◆ TASK: Filter the data for "cycle" and copy matching lines.

◆ GIVEN ENTRIES:
%%

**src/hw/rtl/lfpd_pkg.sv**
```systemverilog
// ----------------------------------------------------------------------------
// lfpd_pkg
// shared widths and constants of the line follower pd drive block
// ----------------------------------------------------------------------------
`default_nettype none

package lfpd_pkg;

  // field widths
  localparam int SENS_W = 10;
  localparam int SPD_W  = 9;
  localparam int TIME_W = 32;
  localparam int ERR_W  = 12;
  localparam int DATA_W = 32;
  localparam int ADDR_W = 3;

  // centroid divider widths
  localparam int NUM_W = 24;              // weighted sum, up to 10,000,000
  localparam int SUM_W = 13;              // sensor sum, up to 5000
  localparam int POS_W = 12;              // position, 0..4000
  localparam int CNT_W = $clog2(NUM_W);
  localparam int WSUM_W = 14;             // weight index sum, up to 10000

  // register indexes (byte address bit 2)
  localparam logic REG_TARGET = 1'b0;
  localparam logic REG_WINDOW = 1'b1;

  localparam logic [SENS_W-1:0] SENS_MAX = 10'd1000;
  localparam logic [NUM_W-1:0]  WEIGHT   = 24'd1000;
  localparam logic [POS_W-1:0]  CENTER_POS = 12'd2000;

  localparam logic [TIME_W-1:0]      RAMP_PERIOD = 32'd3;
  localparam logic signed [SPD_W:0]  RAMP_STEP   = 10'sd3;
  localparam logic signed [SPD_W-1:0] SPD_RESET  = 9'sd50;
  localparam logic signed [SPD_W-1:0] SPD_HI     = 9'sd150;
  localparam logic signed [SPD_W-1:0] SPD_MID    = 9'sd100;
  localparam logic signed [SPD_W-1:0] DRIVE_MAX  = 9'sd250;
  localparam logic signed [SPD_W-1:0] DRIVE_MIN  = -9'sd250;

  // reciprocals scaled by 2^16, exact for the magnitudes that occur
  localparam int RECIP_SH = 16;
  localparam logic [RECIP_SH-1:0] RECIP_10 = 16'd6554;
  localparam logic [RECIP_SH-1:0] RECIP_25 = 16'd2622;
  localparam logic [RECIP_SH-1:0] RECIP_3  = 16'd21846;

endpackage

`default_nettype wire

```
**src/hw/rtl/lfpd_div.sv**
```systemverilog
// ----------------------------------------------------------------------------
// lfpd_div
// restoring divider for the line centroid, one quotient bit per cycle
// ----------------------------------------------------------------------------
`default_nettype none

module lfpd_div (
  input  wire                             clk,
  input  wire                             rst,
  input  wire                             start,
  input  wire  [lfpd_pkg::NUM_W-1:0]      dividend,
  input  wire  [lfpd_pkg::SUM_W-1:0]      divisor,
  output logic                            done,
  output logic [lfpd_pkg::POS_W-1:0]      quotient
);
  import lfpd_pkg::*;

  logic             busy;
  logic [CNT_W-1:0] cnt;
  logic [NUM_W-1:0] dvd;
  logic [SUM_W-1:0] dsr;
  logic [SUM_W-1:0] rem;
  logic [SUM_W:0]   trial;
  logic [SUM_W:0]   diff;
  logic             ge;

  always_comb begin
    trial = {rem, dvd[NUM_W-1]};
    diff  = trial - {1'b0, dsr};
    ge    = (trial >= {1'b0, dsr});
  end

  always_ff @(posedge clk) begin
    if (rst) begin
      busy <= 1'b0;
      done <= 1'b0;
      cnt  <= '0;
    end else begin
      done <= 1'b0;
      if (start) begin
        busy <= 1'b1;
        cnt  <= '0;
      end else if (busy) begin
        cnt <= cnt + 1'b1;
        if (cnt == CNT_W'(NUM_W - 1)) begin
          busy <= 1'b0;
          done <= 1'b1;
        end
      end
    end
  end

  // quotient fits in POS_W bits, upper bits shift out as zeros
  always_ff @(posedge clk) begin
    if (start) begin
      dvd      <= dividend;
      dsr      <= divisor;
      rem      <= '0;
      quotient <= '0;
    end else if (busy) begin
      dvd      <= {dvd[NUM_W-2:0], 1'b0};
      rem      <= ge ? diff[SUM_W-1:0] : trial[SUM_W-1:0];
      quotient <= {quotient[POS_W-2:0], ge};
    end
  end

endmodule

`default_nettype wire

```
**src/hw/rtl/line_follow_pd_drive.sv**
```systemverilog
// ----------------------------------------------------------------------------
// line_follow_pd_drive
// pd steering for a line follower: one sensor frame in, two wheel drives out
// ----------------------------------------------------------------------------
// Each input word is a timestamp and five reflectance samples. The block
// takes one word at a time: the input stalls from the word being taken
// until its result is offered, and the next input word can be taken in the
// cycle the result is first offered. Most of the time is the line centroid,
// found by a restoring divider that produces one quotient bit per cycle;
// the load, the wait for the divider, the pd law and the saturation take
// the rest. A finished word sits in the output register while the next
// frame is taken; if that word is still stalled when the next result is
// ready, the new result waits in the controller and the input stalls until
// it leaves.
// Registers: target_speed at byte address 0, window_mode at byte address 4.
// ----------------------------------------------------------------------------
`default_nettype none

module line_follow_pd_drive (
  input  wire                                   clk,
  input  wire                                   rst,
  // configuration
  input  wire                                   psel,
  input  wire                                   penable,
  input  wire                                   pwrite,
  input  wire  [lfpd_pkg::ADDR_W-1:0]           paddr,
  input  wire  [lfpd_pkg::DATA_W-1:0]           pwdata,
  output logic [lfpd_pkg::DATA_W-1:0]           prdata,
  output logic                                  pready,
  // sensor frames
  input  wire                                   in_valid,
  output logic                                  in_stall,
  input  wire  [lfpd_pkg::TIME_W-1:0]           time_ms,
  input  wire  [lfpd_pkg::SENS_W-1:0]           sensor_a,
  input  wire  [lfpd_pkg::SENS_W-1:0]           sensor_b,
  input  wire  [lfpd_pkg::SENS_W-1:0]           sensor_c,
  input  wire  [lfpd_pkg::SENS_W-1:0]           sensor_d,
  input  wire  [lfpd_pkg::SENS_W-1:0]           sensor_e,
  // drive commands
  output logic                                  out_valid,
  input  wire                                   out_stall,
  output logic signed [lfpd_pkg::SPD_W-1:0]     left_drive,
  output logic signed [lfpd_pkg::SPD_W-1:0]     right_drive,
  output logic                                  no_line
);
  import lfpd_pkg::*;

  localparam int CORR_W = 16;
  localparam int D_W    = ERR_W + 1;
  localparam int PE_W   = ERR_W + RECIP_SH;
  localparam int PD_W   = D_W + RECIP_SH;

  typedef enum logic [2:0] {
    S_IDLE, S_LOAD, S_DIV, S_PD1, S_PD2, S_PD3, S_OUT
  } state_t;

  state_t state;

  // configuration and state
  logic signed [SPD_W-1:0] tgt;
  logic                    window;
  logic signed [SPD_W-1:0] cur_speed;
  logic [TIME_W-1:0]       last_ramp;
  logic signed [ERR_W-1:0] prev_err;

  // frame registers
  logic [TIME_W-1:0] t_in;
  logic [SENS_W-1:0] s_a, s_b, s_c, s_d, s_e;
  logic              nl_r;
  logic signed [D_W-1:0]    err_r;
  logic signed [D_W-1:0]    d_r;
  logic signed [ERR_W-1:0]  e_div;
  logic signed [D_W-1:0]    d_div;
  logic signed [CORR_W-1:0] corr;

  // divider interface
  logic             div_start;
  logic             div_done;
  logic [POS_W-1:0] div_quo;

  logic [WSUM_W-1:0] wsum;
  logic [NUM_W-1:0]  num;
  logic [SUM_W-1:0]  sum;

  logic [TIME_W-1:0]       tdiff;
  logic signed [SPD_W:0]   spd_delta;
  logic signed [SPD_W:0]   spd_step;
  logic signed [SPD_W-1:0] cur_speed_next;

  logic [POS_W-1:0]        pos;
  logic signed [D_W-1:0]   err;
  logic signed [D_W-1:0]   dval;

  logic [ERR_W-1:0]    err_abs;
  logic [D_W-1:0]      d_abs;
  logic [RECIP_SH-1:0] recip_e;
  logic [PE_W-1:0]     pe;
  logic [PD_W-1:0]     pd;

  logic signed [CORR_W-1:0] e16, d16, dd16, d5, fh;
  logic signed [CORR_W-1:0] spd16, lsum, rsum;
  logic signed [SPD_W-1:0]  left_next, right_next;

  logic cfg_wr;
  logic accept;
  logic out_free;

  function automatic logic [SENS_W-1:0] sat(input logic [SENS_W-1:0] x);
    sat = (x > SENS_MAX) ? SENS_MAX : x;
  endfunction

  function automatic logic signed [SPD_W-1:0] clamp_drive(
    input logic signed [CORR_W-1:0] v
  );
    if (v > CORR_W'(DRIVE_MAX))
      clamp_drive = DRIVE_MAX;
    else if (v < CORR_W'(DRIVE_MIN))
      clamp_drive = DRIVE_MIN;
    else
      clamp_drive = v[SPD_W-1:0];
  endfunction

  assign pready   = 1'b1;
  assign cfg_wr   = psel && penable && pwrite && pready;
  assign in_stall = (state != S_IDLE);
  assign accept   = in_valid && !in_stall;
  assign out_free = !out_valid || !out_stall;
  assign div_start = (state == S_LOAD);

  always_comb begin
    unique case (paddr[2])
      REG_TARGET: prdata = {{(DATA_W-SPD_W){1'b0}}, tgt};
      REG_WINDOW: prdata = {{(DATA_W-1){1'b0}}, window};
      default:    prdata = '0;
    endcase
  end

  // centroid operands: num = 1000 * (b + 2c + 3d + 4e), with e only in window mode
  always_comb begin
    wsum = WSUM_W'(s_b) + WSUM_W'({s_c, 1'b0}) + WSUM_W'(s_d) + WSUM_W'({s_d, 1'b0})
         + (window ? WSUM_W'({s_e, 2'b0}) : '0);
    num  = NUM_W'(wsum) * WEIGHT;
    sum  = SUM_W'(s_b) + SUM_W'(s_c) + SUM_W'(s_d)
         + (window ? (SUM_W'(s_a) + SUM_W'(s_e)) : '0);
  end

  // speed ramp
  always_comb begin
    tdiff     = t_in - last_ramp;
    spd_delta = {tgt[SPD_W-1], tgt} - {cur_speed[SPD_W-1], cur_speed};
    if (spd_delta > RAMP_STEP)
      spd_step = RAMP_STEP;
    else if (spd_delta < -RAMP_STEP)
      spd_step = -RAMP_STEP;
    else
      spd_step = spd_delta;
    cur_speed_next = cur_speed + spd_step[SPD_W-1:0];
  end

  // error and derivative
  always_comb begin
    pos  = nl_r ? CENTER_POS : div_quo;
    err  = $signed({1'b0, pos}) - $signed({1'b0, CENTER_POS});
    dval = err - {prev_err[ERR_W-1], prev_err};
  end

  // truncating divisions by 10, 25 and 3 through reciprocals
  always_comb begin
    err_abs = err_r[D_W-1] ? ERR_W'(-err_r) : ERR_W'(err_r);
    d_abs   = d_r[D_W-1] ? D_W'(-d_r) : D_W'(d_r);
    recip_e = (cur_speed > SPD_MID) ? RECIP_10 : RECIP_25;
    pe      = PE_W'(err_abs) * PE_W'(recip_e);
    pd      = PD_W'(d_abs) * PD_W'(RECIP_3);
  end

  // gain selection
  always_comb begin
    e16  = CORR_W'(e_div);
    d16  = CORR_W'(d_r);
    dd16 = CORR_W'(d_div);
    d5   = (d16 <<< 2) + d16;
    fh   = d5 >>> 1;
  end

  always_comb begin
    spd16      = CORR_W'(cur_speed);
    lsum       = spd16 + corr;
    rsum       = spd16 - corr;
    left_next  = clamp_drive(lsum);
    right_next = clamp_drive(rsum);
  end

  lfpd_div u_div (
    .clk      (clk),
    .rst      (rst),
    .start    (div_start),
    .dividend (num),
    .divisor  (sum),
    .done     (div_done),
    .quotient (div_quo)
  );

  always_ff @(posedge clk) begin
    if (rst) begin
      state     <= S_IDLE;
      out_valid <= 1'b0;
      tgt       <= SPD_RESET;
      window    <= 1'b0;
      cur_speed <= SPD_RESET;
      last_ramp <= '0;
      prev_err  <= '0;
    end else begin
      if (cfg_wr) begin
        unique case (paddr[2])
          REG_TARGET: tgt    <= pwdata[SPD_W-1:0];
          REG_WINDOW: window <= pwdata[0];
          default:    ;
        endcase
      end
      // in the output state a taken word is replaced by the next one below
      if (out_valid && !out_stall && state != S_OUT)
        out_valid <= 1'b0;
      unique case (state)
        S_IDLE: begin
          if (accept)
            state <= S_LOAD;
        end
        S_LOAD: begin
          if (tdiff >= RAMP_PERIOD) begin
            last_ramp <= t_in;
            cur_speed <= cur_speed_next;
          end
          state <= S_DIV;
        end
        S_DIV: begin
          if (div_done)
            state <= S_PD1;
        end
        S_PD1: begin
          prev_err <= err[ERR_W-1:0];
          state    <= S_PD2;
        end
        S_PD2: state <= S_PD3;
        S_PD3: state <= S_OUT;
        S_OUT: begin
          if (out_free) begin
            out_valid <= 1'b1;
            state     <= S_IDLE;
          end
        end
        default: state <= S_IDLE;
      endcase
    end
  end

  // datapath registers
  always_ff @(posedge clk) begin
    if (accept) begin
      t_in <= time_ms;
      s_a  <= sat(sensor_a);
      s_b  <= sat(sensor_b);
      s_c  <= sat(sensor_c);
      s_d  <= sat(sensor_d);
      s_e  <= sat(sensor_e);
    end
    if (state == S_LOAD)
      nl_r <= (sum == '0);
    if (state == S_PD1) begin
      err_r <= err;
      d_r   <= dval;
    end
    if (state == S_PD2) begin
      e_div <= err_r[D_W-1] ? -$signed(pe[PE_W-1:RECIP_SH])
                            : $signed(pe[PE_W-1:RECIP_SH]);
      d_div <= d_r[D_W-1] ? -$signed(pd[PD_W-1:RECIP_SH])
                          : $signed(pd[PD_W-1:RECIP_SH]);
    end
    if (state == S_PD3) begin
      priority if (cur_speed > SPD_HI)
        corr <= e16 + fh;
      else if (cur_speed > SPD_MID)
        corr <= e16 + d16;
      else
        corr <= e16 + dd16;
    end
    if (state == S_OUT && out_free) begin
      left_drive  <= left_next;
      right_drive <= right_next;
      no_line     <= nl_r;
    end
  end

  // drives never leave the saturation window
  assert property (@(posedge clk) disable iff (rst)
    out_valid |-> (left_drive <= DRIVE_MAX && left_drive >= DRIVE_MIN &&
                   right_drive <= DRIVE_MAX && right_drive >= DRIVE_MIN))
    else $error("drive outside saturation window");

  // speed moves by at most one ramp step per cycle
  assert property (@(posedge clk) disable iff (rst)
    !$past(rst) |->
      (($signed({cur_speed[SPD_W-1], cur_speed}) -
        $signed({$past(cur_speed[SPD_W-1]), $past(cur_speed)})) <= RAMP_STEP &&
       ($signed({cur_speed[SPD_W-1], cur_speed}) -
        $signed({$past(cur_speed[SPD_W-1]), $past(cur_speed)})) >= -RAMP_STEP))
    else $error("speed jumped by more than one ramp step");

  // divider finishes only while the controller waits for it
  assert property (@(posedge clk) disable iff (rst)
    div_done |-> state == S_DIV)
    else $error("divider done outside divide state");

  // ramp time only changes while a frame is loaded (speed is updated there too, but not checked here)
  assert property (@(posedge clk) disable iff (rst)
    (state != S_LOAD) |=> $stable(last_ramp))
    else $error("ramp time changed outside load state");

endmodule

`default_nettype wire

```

%%

◆ SOLVED EXERCISE:
// restoring divider for the line centroid, one quotient bit per cycle
// cycle the result is first offered. Most of the time is the line centroid,
// found by a restoring divider that produces one quotient bit per cycle;
  // speed moves by at most one ramp step per cycle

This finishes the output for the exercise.